富士フイルム「XC35mmF2」のレビュー第二回 解像チャート編を公開。
簡易的なまとめ
近距離における解像性能が特に優れているレンズではありません。F2の絞り開放は全体的にソフト、絞っても周辺や隅の改善が期待できず。ピント面のシャープさを重視するのであれば、社外製のVILTROXがより良好な選択肢となります。
This lens does not offer particularly outstanding resolution performance at close distances. At its maximum aperture of f/2, the image is soft overall, and even when stopped down, no significant improvement in the periphery or corners can be expected.
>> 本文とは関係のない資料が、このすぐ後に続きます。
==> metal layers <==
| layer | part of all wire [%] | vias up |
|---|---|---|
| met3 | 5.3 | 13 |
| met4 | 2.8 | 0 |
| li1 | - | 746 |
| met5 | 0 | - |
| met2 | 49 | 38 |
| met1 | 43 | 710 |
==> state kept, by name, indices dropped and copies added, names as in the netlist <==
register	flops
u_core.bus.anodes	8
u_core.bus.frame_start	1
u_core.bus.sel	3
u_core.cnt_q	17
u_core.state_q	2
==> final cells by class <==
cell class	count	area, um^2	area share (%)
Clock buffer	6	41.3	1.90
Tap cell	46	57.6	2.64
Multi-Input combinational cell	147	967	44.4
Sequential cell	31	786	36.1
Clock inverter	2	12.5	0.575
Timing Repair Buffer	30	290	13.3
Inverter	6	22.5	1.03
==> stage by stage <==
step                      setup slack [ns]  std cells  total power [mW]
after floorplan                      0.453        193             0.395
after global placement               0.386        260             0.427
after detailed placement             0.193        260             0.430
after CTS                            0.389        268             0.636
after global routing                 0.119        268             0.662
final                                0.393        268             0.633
===== src/rtl/vx_tensor_wb_serializer.sv =====
// Two-entry tile buffer between the tensor DPU and register-file writeback.
// Each buffered 4x4 fp32 tile is streamed out one row per valid/ready beat.
module vx_tensor_wb_serializer #(
  parameter int unsigned TAG_WIDTH = 8,
  parameter int unsigned DEPTH     = 2
) (
  input  logic                        clk,
  input  logic                        reset,
  input  logic                        valid_in,
  input  logic [3:0][3:0][31:0]       D_tile,
  input  logic [TAG_WIDTH-1:0]        tag_in,
  output logic                        stall,
  output logic                        wb_valid,
  input  logic                        wb_ready,
  output logic [3:0][31:0]            wb_data,
  output logic [1:0]                  wb_row,
  output logic [TAG_WIDTH-1:0]        wb_tag,
  output logic                        wb_last
);

  localparam int unsigned ROWS    = 4;
  localparam int unsigned COLS    = 4;
  localparam int unsigned WORD_W  = 32;
  localparam int unsigned CNT_W   = 2;
  localparam int unsigned ROW_W   = 2;
  localparam logic [CNT_W-1:0] FULL     = CNT_W'(2);
  localparam logic [ROW_W-1:0] LAST_ROW = ROW_W'(ROWS - 1);

  typedef logic [ROWS-1:0][COLS-1:0][WORD_W-1:0] tile_t;

  if (DEPTH != 2) begin : g_depth_check
    $error("vx_tensor_wb_serializer: only DEPTH == 2 is supported");
  end

  logic [CNT_W-1:0]     count_q, count_d;
  logic                 wr_ptr_q, wr_ptr_d;
  logic                 rd_ptr_q, rd_ptr_d;
  logic [ROW_W-1:0]     row_q, row_d;
  tile_t                tile_mem_q [2];
  logic [TAG_WIDTH-1:0] tag_mem_q  [2];

  logic push_c;
  logic fire_c;
  logic pop_c;

  // stall depends only on registered occupancy, never on valid_in/wb_ready
  assign stall    = (count_q == FULL);
  assign wb_valid = (count_q != CNT_W'(0));
  assign wb_data  = tile_mem_q[rd_ptr_q][row_q];
  assign wb_tag   = tag_mem_q[rd_ptr_q];
  assign wb_row   = row_q;
  assign wb_last  = (row_q == LAST_ROW);

  assign push_c = valid_in && !stall;
  assign fire_c = wb_valid && wb_ready;
  assign pop_c  = fire_c && (row_q == LAST_ROW);

  // Next-state for pointers, row counter and occupancy
  always_comb begin
    count_d  = count_q;
    wr_ptr_d = wr_ptr_q;
    rd_ptr_d = rd_ptr_q;
    row_d    = row_q;
    if (push_c) begin
      wr_ptr_d = ~wr_ptr_q;
    end
    if (fire_c) begin
      row_d = row_q + ROW_W'(1);
    end
    if (pop_c) begin
      rd_ptr_d = ~rd_ptr_q;
    end
    case ({push_c, pop_c})
      2'b10:   count_d = count_q + CNT_W'(1);
      2'b01:   count_d = count_q - CNT_W'(1);
      default: count_d = count_q;
    endcase
  end

  always_ff @(posedge clk or posedge reset) begin
    if (reset) begin
      count_q  <= '0;
      wr_ptr_q <= 1'b0;
      rd_ptr_q <= 1'b0;
      row_q    <= '0;
    end else begin
      count_q  <= count_d;
      wr_ptr_q <= wr_ptr_d;
      rd_ptr_q <= rd_ptr_d;
      row_q    <= row_d;
    end
  end

  // Payload storage carries no reset; occupancy alone decides validity
  always_ff @(posedge clk) begin
    if (push_c) begin
      tile_mem_q[wr_ptr_q] <= D_tile;
      tag_mem_q[wr_ptr_q]  <= tag_in;
    end
  end

endmodule


===== config.mk =====
export PLATFORM = sky130hd
export DESIGN_NAME = vx_tensor_wb_serializer
export DESIGN_NICKNAME = d
export VERILOG_FILES = /design/src/rtl/vx_tensor_wb_serializer.sv
export SDC_FILE = /design/constraint.sdc
export NUM_CORES = 1
export LEC_CHECK = 0
export BUFFER_PORTS_ARGS = -buffer_cell sky130_fd_sc_hd__buf_2
export CAP_MARGIN = 20
export CORE_ASPECT_RATIO = 1.25
export CORE_MARGIN = 1
export CORE_UTILIZATION = 25
export DETAILED_ROUTE_END_ITERATION = 6
export PLACE_DENSITY = 0.45
export RECOVER_POWER = 100
export SYNTH_ARGS = -nofsm -noshare
export SYNTH_HDL_FRONTEND = slang
export SYNTH_SLANG_ARGS = --single-unit

===== constraint.sdc =====
create_clock -name clk -period 26.4 [get_ports clk]
set_input_delay 2.64 -clock clk [delete_from_list [all_inputs] [get_ports clk]]
set_output_delay 2.64 -clock clk [all_outputs]
set_load 0.05 [all_outputs]
[src/rtl/mdio_master_cmd.sv]
// mdio_master_cmd: MDIO/SMI management master with a command/response handshake.
// Serialises one Clause 22 or Clause 45 frame per accepted command on mdc/mdio
// and returns read data (or completion) with an error flag.
//
// Ports:
//   clk, rst_n                      system clock, synchronous active-low reset
//   cmd_valid / cmd_ready           command handshake (ready = idle)
//   cmd_c45, cmd_op, cmd_phyad,
//   cmd_regad, cmd_data             command fields, latched on accept
//   rsp_valid, rsp_data, rsp_err    one-cycle completion pulse; data/err hold
//   busy                            frame in progress (~cmd_ready)
//   mdc, mdio_o, mdio_oe, mdio_i    management pins (tri-state buffer external)
module mdio_master_cmd #(
  parameter int unsigned CLK_DIV     = 250,
  parameter int unsigned PRE_LEN     = 32,
  parameter int unsigned SUPPORT_C45 = 1
) (
  input  logic        clk,
  input  logic        rst_n,
  input  logic        cmd_valid,
  output logic        cmd_ready,
  input  logic        cmd_c45,
  input  logic [1:0]  cmd_op,
  input  logic [4:0]  cmd_phyad,
  input  logic [4:0]  cmd_regad,
  input  logic [15:0] cmd_data,
  output logic        rsp_valid,
  output logic [15:0] rsp_data,
  output logic        rsp_err,
  output logic        busy,
  output logic        mdc,
  output logic        mdio_o,
  output logic        mdio_oe,
  input  logic        mdio_i
);

  localparam int unsigned N_BITS = PRE_LEN + 32;
  localparam int unsigned DIV_W  = (CLK_DIV > 2) ? $clog2(CLK_DIV) : 1;
  localparam int unsigned BIT_W  = 7;

  typedef enum logic [1:0] {
    S_IDLE  = 2'd0,
    S_START = 2'd1,
    S_FRAME = 2'd2,
    S_RESP  = 2'd3
  } state_t;

  state_t             r_state;
  logic               r_c45;
  logic [1:0]         r_op;
  logic [4:0]         r_phyad;
  logic [4:0]         r_regad;
  logic [15:0]        r_data;
  logic [63:0]        r_sh;
  logic [DIV_W-1:0]   r_div;
  logic [BIT_W-1:0]   r_bit;
  logic [15:0]        r_rd_sh;
  logic               r_ta;
  logic               r_cmd_ready;
  logic               r_busy;
  logic               r_rsp_valid;
  logic [15:0]        r_rsp_data;
  logic               r_rsp_err;
  logic               r_mdc;
  logic               r_mdio_o;
  logic               r_mdio_oe;

  logic               w_c45_cmd;
  logic               w_illegal;
  logic               w_read;
  logic [31:0]        w_frame32;
  logic [63:0]        w_frame64;
  logic [63:0]        w_sh_next;
  logic               w_div_end;
  logic               w_last;

  // Clause 45 requests collapse to Clause 22 when C45 support is compiled out.
  assign w_c45_cmd = (SUPPORT_C45 != 0) && cmd_c45;

  assign w_illegal = !r_c45 && ((r_op == 2'b00) || (r_op == 2'b11));
  assign w_read    = r_c45 ? r_op[1] : (r_op == 2'b10);

  // Read frames carry ones after REGAD so mdio_o idles high while released.
  assign w_frame32 = {1'b0, !r_c45, r_op, r_phyad, r_regad,
                      w_read ? 18'h3FFFF : {2'b10, r_data}};

  // Top PRE_LEN bits are preamble ones, followed by the 32-bit frame body.
  assign w_frame64 = {32'hFFFF_FFFF, w_frame32} << (32 - PRE_LEN);
  assign w_sh_next = r_sh << 1;

  assign w_div_end = (r_div == DIV_W'(CLK_DIV - 1));
  assign w_last    = (r_bit == BIT_W'(N_BITS - 1));

  // Control FSM, MDC divider, shifter and response registers.
  always_ff @(posedge clk) begin
    if (!rst_n) begin
      r_state     <= S_IDLE;
      r_c45       <= 1'b0;
      r_op        <= 2'b00;
      r_phyad     <= 5'd0;
      r_regad     <= 5'd0;
      r_data      <= 16'd0;
      r_sh        <= 64'd0;
      r_div       <= '0;
      r_bit       <= '0;
      r_rd_sh     <= 16'd0;
      r_ta        <= 1'b0;
      r_cmd_ready <= 1'b1;
      r_busy      <= 1'b0;
      r_rsp_valid <= 1'b0;
      r_rsp_data  <= 16'd0;
      r_rsp_err   <= 1'b0;
      r_mdc       <= 1'b0;
      r_mdio_o    <= 1'b1;
      r_mdio_oe   <= 1'b0;
    end else begin
      r_rsp_valid <= 1'b0;
      case (r_state)
        // RESP is also idle for acceptance purposes: ready is already high.
        S_IDLE, S_RESP: begin
          if (cmd_valid) begin
            r_c45       <= w_c45_cmd;
            r_op        <= cmd_op;
            r_phyad     <= cmd_phyad;
            r_regad     <= cmd_regad;
            r_data      <= cmd_data;
            r_cmd_ready <= 1'b0;
            r_busy      <= 1'b1;
            r_state     <= S_START;
          end else begin
            r_state <= S_IDLE;
          end
        end

        S_START: begin
          if (w_illegal) begin
            r_rsp_valid <= 1'b1;
            r_rsp_data  <= 16'd0;
            r_rsp_err   <= 1'b1;
            r_cmd_ready <= 1'b1;
            r_busy      <= 1'b0;
            r_state     <= S_RESP;
          end else begin
            r_sh      <= w_frame64;
            r_mdio_o  <= w_frame64[63];
            r_mdio_oe <= 1'b1;
            r_mdc     <= 1'b0;
            r_div     <= '0;
            r_bit     <= '0;
            r_state   <= S_FRAME;
          end
        end

        S_FRAME: begin
          if (!w_div_end) begin
            r_div <= r_div + DIV_W'(1);
          end else begin
            r_div <= '0;
            if (!r_mdc) begin
              // Rising MDC: sample the PHY-driven bit.
              r_mdc <= 1'b1;
              if (r_bit == BIT_W'(PRE_LEN + 15)) begin
                r_ta <= mdio_i;
              end
              if (r_bit >= BIT_W'(PRE_LEN + 16)) begin
                r_rd_sh <= {r_rd_sh[14:0], mdio_i};
              end
            end else if (w_last) begin
              r_mdc       <= 1'b0;
              r_mdio_oe   <= 1'b0;
              r_mdio_o    <= 1'b1;
              r_rsp_valid <= 1'b1;
              r_rsp_data  <= w_read ? r_rd_sh : 16'd0;
              r_rsp_err   <= w_read & r_ta;
              r_cmd_ready <= 1'b1;
              r_busy      <= 1'b0;
              r_state     <= S_RESP;
            end else begin
              // Falling MDC: advance to the next bit; reads release at TA.
              r_mdc     <= 1'b0;
              r_bit     <= r_bit + BIT_W'(1);
              r_sh      <= w_sh_next;
              r_mdio_o  <= w_sh_next[63];
              r_mdio_oe <= !(w_read && (r_bit >= BIT_W'(PRE_LEN + 13)));
            end
          end
        end

        default: r_state <= S_IDLE;
      endcase
    end
  end

  assign cmd_ready = r_cmd_ready;
  assign busy      = r_busy;
  assign rsp_valid = r_rsp_valid;
  assign rsp_data  = r_rsp_data;
  assign rsp_err   = r_rsp_err;
  assign mdc       = r_mdc;
  assign mdio_o    = r_mdio_o;
  assign mdio_oe   = r_mdio_oe;

endmodule
### src/rtl/reg_arb_pkg.sv
// Shared types and constants for the register write-port arbiter.
package reg_arb_pkg;

  localparam int ARB_AW = 5;
  localparam int ARB_DW = 32;

  // Writes that target this register are consumed but never reach the file.
  localparam logic [ARB_AW-1:0] REG_ZERO = '0;

  typedef enum logic [1:0] {
    IDLE,
    WAIT,
    FORCE
  } arb_state_e;

  typedef struct packed {
    logic [ARB_AW-1:0] dest;
    logic [ARB_DW-1:0] val;
  } arb_entry_t;

endpackage

### src/rtl/reg_arb_fifo.sv
// Pending-result FIFO for mul/div writebacks. It exposes the per-slot
// valid/destination view so the hazard unit can see every buffered target.
module reg_arb_fifo
  import reg_arb_pkg::*;
#(
  parameter int DEPTH = 2,
  parameter int AW    = ARB_AW
) (
  input  logic                       clk_i,
  input  logic                       rst_i,
  input  logic                       push_i,
  input  arb_entry_t                 push_entry_i,
  input  logic                       pop_i,
  output arb_entry_t                 head_o,
  output logic                       full_o,
  output logic                       empty_o,
  output logic [$clog2(DEPTH):0]     count_o,
  output logic [DEPTH-1:0]           slot_valid_o,
  output logic [DEPTH-1:0][AW-1:0]   slot_dest_o
);

  localparam int PW = $clog2(DEPTH);

  arb_entry_t      mem_q [DEPTH];
  logic [PW-1:0]   rd_ptr_q;
  logic [PW-1:0]   wr_ptr_q;
  logic [PW:0]     count_q;

  assign head_o  = mem_q[rd_ptr_q];
  assign full_o  = (count_q == (PW+1)'(DEPTH));
  assign empty_o = (count_q == '0);
  assign count_o = count_q;

  // Pointer and occupancy bookkeeping; pointers wrap because DEPTH is a power of 2.
  always_ff @(posedge clk_i) begin
    if (rst_i) begin
      rd_ptr_q <= '0;
      wr_ptr_q <= '0;
      count_q  <= '0;
    end else begin
      if (push_i) wr_ptr_q <= wr_ptr_q + PW'(1);
      if (pop_i)  rd_ptr_q <= rd_ptr_q + PW'(1);
      count_q <= count_q + (PW+1)'(push_i) - (PW+1)'(pop_i);
    end
  end

  // Entry storage carries no reset; occupancy alone decides what is live.
  always_ff @(posedge clk_i) begin
    if (push_i) mem_q[wr_ptr_q] <= push_entry_i;
  end

  // A slot is live when its distance from the read pointer is below the count.
  always_comb begin
    for (int i = 0; i < DEPTH; i++) begin
      slot_valid_o[i] = {1'b0, PW'(i) - rd_ptr_q} < count_q;
      slot_dest_o[i]  = mem_q[i].dest;
    end
  end

endmodule

### src/rtl/reg_write_arbiter.sv
// Register-file write-port arbiter: WB always owns the port, mul/div results
// queue and drain in idle WB cycles, and a starvation counter requests a
// one-cycle WB stall. Optional macro REG_WRITE_ARBITER_BYPASS_EN lets an md
// result write straight through when nothing is queued and WB is idle.
module reg_write_arbiter
  import reg_arb_pkg::*;
#(
  parameter int DEPTH        = 2,
  parameter int STARVE_LIMIT = 4,
  parameter int AW           = ARB_AW,
  parameter int DW           = ARB_DW
) (
  input  logic          clk_i,
  input  logic          rst_i,
  input  logic          wb_en_i,
  input  logic [AW-1:0] wb_dest_i,
  input  logic [DW-1:0] wb_val_i,
  input  logic          md_valid_i,
  input  logic [AW-1:0] md_dest_i,
  input  logic [DW-1:0] md_val_i,
  output logic          md_ready_o,
  output logic          stall_req_o,
  input  logic [AW-1:0] q_src1_i,
  input  logic [AW-1:0] q_src2_i,
  output logic          hit1_o,
  output logic          hit2_o,
  output logic          rf_we_o,
  output logic [AW-1:0] rf_dest_o,
  output logic [DW-1:0] rf_val_o,
  output logic          proto_err_o
);

  localparam int CW   = $clog2(DEPTH);
  localparam int AGEW = $clog2(STARVE_LIMIT + 1);

  arb_state_e              state_q, state_d;
  logic [AGEW-1:0]         age_q, age_d;
  logic                    proto_err_q, proto_err_d;

  logic                    fifo_full, fifo_empty, fifo_push, fifo_pop;
  logic [CW:0]             fifo_count;
  arb_entry_t              fifo_head, push_entry;
  logic [DEPTH-1:0]        slot_valid;
  logic [DEPTH-1:0][AW-1:0] slot_dest;

  logic                    md_bypass, head_blocked, starve_hit, last_out;
  logic                    sel_valid;
  logic [AW-1:0]           sel_dest;
  logic [DW-1:0]           sel_val;

  assign md_ready_o   = ~fifo_full;
  assign head_blocked = wb_en_i & ~fifo_empty & ~rst_i;
  assign fifo_pop     = ~wb_en_i & ~fifo_empty & ~rst_i;

`ifdef REG_WRITE_ARBITER_BYPASS_EN
  assign md_bypass = fifo_empty & ~wb_en_i & (state_q != FORCE) & md_valid_i & ~rst_i;
`else
  assign md_bypass = 1'b0;
`endif

  assign fifo_push        = md_valid_i & md_ready_o & ~md_bypass & ~rst_i;
  assign push_entry.dest  = md_dest_i;
  assign push_entry.val   = md_val_i;

  // Starvation fires when this blocked cycle brings the age to STARVE_LIMIT-1.
  assign starve_hit = (int'(age_q) >= STARVE_LIMIT - 2);
  assign last_out   = fifo_pop & ~fifo_push & (fifo_count == (CW+1)'(1));

  assign stall_req_o = (state_q == FORCE);
  assign proto_err_o = proto_err_q;

  reg_arb_fifo #(
    .DEPTH (DEPTH),
    .AW    (AW)
  ) u_fifo (
    .clk_i        (clk_i),
    .rst_i        (rst_i),
    .push_i       (fifo_push),
    .push_entry_i (push_entry),
    .pop_i        (fifo_pop),
    .head_o       (fifo_head),
    .full_o       (fifo_full),
    .empty_o      (fifo_empty),
    .count_o      (fifo_count),
    .slot_valid_o (slot_valid),
    .slot_dest_o  (slot_dest)
  );

  // Write-port mux: WB first, then the FIFO head, then a bypassing md result.
  always_comb begin
    sel_valid = 1'b0;
    sel_dest  = '0;
    sel_val   = '0;
    if (wb_en_i) begin
      sel_valid = 1'b1;
      sel_dest  = wb_dest_i;
      sel_val   = wb_val_i;
    end else if (fifo_pop) begin
      sel_valid = 1'b1;
      sel_dest  = fifo_head.dest;
      sel_val   = fifo_head.val;
    end else if (md_bypass) begin
      sel_valid = 1'b1;
      sel_dest  = md_dest_i;
      sel_val   = md_val_i;
    end
    rf_we_o   = sel_valid && (sel_dest != AW'(REG_ZERO));
    rf_dest_o = sel_dest;
    rf_val_o  = sel_val;
  end

  // Hazard hits cover every live slot (including one popping now) and a bypassing request.
  always_comb begin
    hit1_o = 1'b0;
    hit2_o = 1'b0;
    for (int i = 0; i < DEPTH; i++) begin
      if (slot_valid[i] && (slot_dest[i] == q_src1_i)) hit1_o = 1'b1;
      if (slot_valid[i] && (slot_dest[i] == q_src2_i)) hit2_o = 1'b1;
    end
    if (md_bypass && (md_dest_i == q_src1_i)) hit1_o = 1'b1;
    if (md_bypass && (md_dest_i == q_src2_i)) hit2_o = 1'b1;
    if (q_src1_i == AW'(REG_ZERO)) hit1_o = 1'b0;
    if (q_src2_i == AW'(REG_ZERO)) hit2_o = 1'b0;
  end

  // Next-state logic for the age counter, the starvation FSM and the sticky error flag.
  always_comb begin
    age_d       = age_q;
    state_d     = state_q;
    proto_err_d = proto_err_q | (wb_en_i & (state_q == FORCE));

    if (fifo_empty || fifo_pop) begin
      age_d = '0;
    end else if (head_blocked && (age_q < AGEW'(STARVE_LIMIT))) begin
      age_d = age_q + AGEW'(1);
    end

    case (state_q)
      IDLE: begin
        if (fifo_push) state_d = WAIT;
      end
      WAIT: begin
        if (last_out) begin
          state_d = IDLE;
        end else if (head_blocked && starve_hit) begin
          state_d = FORCE;
        end
      end
      FORCE: begin
        if (fifo_pop) state_d = last_out ? IDLE : WAIT;
      end
      default: state_d = IDLE;
    endcase
  end

  // State registers with synchronous reset.
  always_ff @(posedge clk_i) begin
    if (rst_i) begin
      state_q     <= IDLE;
      age_q       <= '0;
      proto_err_q <= 1'b0;
    end else begin
      state_q     <= state_d;
      age_q       <= age_d;
      proto_err_q <= proto_err_d;
    end
  end

endmodule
If sharpness on the focal plane is a priority, the third-party VILTROX lens would be a superior choice.
*当ブログのレビューは冒頭に断りが無い限り、自費購入となっています。
XC35mmF2のレビュー一覧
- XC35mmF2 レンズレビューVol.2 解像チャート編 2026年1月25日
- XC35mmF2 レンズレビューVol.1 外観・操作・AF編 2026年1月24日
解像力チャート
撮影環境

テスト環境
- カメラボディ:FUJIFILM X-E5
- 交換レンズ:XC35mmF2
- パール光学工業株式会社
「【HR23348】ISO12233準拠 8K解像力テストチャート(スチルカメラ用)」
- オリンパス HYRes 3.1 解析ソフト
- 屋内で照明環境が一定
- 三脚・セルフタイマー10秒・電子シャッター
- RAW出力
- ISO 125 固定
- Adobe Lightroom Classic CCでRAW現像
・シャープネス オフ
・ノイズリダクション オフ
・色収差補正オフ
・格納されたレンズプロファイル(外せない) - 解析するポイントごとにピントを合わせて撮影
(像面湾曲は近接で測定が難しいので無限遠時にチェック) - 近接でのテストであることに注意(無限遠側はさらに良好となる可能性あり)
補足
今回はRAW出力を元にしてシャープネスをオフの状態で検証。ボディ出力のJPEGやRAW現像でシャープネスを整えるとより数値が向上する可能性あり。今回の数値はあくまでも「最低値」とお考え下さい。
テスト結果

F2の絞り開放は全体的にややソフトですが、フレーム隅まで大きな破綻はありません。絞ると中央は徐々に改善し、F4でほぼピークに到達。F8まで優れた結果となりました。
一方、周辺や隅は劇的な改善が見られず、絞りによる改善効果が薄い。少なくとも4000万画素センサーで使うには力不足。F1.4から極めて優れた結果が得られる「XF33mmF1.4 R LM WR」との差は大きい。
中央
F2の開放は残存収差が目立ち、コントラストが低め。F2.8まで絞ると改善するので、細部のクリアな切れ味を重視するのであればF2.8以降の使用がおススメ。F4まで絞ると、ほぼピークの結果が得られます。

周辺
中央から大きな画質低下はないものの、絞っても改善効果はほとんどありません。

四隅
周辺と比べるとさらに細部がソフトな描写。非点収差かコマ収差のような画質の低下が目立ちます。

数値確認
| Center | Mid | Corner | |
| F2.0 | 2779 | 2594 | 2068 |
| F2.8 | 3083 | 2685 | 2575 |
| F4.0 | 3661 | 2800 | 2347 |
| F5.6 | 3796 | 2899 | 2412 |
| F8.0 | 3803 | 2719 | 2235 |
| F11 | 3258 | 2635 | 2055 |
| F16 | 2928 | 2375 | 1942 |
比較
テスト機が異なるので参考までに。
最も優れているのは同社のXF33mmF1.4。F1.4の絞り開放から全体的に良好な性能を発揮。価格が大幅に異なるため、全面的におススメすることはできません。しかし、お金に余裕があるのならばベストな選択肢に違いなし。
同じ価格帯のレンズとしては、VILTROX 35mm F1.7がより良好。フレーム中央から周辺までの一貫性が優れており、特に絞り開放付近の性能が良好。
まとめ

近距離における解像性能が特に優れているレンズではありません。F2の絞り開放は全体的にソフト、絞っても周辺や隅の改善が期待できず。ピント面のシャープさを重視するのであれば、社外製のVILTROXがより良好な選択肢となります。
その一方、残存収差がボケ質にいい影響を与えており、近距離では柔らかく滑らかなボケが得られます。